Strangeness magnetic form factor of the proton in the extended chiral quark model

Background: Unravelling the role played by nonvalence flavors in baryons is crucial in deepening our comprehension of QCD. Strange quark, a component of the higher Fock states in baryons, is an appropriate tool to investigate nonperturbative mechanisms generated by the pure sea quark. Purpose: Study the magnitude and the sign of the strangeness magnetic moment $\mu_s$ and the magnetic form factor ($G_M^s$) of the proton. Methods: Within an extended chiral constituent quark model, we investigate contributions from all possible five-quark components to $\mu_s$ and $G_M^s (Q^2)$ in the four-vector momentum range $Q^2 \leq 1$ (GeV/c)$^2$. Probability of the strangeness component in the proton wave function is calculated employing the $^3 P_0$ model. Results: Predictions are obtained without any adjustable parameters. Observables $\mu_s$ and $G_M^s (Q^2)$ are found to be small and negative, consistent with the lattice-QCD findings as well as with the latest data released by the PVA4 and HAPPEX Collaborations.
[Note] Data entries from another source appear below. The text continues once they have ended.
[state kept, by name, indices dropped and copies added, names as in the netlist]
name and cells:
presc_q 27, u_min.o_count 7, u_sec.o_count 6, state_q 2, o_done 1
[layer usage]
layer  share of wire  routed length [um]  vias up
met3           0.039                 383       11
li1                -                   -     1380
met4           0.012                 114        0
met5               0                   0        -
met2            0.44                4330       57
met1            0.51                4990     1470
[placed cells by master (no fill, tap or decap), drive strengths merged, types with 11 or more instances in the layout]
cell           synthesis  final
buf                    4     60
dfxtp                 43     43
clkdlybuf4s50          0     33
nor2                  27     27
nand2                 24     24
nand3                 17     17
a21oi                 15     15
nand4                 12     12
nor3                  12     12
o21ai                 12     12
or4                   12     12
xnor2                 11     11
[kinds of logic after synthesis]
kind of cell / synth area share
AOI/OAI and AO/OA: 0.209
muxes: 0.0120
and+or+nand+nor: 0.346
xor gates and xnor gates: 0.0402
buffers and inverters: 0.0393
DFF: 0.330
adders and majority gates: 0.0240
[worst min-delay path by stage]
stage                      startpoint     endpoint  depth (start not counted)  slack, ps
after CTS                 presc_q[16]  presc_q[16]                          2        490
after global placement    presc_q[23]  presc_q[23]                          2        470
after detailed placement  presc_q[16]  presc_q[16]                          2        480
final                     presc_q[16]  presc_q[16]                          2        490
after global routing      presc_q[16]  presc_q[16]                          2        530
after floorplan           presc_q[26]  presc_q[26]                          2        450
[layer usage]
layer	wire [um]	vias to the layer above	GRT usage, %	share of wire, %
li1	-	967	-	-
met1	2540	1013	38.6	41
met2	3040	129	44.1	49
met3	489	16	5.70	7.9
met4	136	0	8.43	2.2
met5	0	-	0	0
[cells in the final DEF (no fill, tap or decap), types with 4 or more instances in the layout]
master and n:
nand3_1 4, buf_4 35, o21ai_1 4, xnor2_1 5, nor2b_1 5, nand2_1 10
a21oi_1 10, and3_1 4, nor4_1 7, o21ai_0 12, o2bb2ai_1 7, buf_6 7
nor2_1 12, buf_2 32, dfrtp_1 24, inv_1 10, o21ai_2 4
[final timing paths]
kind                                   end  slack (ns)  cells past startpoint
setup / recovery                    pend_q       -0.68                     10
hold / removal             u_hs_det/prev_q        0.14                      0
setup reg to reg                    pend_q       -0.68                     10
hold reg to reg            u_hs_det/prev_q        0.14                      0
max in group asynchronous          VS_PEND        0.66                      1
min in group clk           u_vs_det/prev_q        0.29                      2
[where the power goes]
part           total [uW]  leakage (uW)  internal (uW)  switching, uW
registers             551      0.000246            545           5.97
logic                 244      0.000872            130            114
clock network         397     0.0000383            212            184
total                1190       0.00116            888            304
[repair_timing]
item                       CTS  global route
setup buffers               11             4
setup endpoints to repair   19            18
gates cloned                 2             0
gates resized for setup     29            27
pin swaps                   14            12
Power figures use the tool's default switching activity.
$ cat config.mk
export PLATFORM = sky130hd
export DESIGN_NAME = oem_bisu_feeder
export DESIGN_NICKNAME = d
export VERILOG_FILES = /design/src/rtl/oem_bisu_feeder.sv
export SDC_FILE = /design/constraint.sdc
export NUM_CORES = 1
export LEC_CHECK = 0
export BUFFER_PORTS_ARGS = -buffer_cell sky130_fd_sc_hd__buf_2
export CORE_MARGIN = 4
export CORE_UTILIZATION = 62
export CTS_BUF_LIST = sky130_fd_sc_hd__clkbuf_4 sky130_fd_sc_hd__clkbuf_8
export DETAILED_ROUTE_END_ITERATION = 10
export PLACE_DENSITY_LB_ADDON = 0.25
export SYNTH_ARGS = -nofsm -noshare
export SYNTH_HDL_FRONTEND = slang
export SYNTH_SLANG_ARGS = --single-unit
$ cat constraint.sdc
create_clock -name clk -period 5.2 [get_ports clk]
set_input_delay 0.26 -clock clk [delete_from_list [all_inputs] [get_ports clk]]
set_output_delay 0.26 -clock clk [all_outputs]
set_load 0.05 [all_outputs]
File: src/flat_wrapper.sv
// flat-port wrapper written by rule: the top's interface ports become plain ports
module logic_unit_pipe_flat 
#(
  parameter int WIDTH = 8,
  parameter int CNT_W = 16
)
  (clk, rst, cnt_clr, match_cnt, bus_in_valid, bus_a, bus_b, bus_op, bus_out_ready, bus_in_ready, bus_out_valid, bus_out, bus_out_match, bus_out_zero);
  logic_unit_pipe_if #(.WIDTH(WIDTH)) bus_i ();
  input  logic clk;
  input  logic rst;
  input  logic cnt_clr;
  output logic [CNT_W-1:0] match_cnt;
  input wire logic [$bits(bus_i.in_valid)-1:0] bus_in_valid;
  input wire logic [$bits(bus_i.a)-1:0] bus_a;
  input wire logic [$bits(bus_i.b)-1:0] bus_b;
  input wire logic [$bits(bus_i.op)-1:0] bus_op;
  input wire logic [$bits(bus_i.out_ready)-1:0] bus_out_ready;
  output wire logic [$bits(bus_i.in_ready)-1:0] bus_in_ready;
  output wire logic [$bits(bus_i.out_valid)-1:0] bus_out_valid;
  output wire logic [$bits(bus_i.out)-1:0] bus_out;
  output wire logic [$bits(bus_i.out_match)-1:0] bus_out_match;
  output wire logic [$bits(bus_i.out_zero)-1:0] bus_out_zero;
  assign bus_i.in_valid = bus_in_valid;
  assign bus_i.a = bus_a;
  assign bus_i.b = bus_b;
  assign bus_i.op = bus_op;
  assign bus_i.out_ready = bus_out_ready;
  assign bus_in_ready = bus_i.in_ready;
  assign bus_out_valid = bus_i.out_valid;
  assign bus_out = bus_i.out;
  assign bus_out_match = bus_i.out_match;
  assign bus_out_zero = bus_i.out_zero;
  logic_unit_pipe #(.WIDTH(WIDTH), .CNT_W(CNT_W)) u_core (.clk(clk), .rst(rst), .bus(bus_i), .cnt_clr(cnt_clr), .match_cnt(match_cnt));
endmodule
Conclusions: Due to sizeable cancelations among different configurations contributing to the strangeness magnetic moment of the proton, it is indispensable to (i) take into account all relevant five-quark components and include both diagonal and non-diagonal terms, (ii) handle with care the oscillator harmonic parameter $\omega_5$ and the ${s \bar s}$ component probability.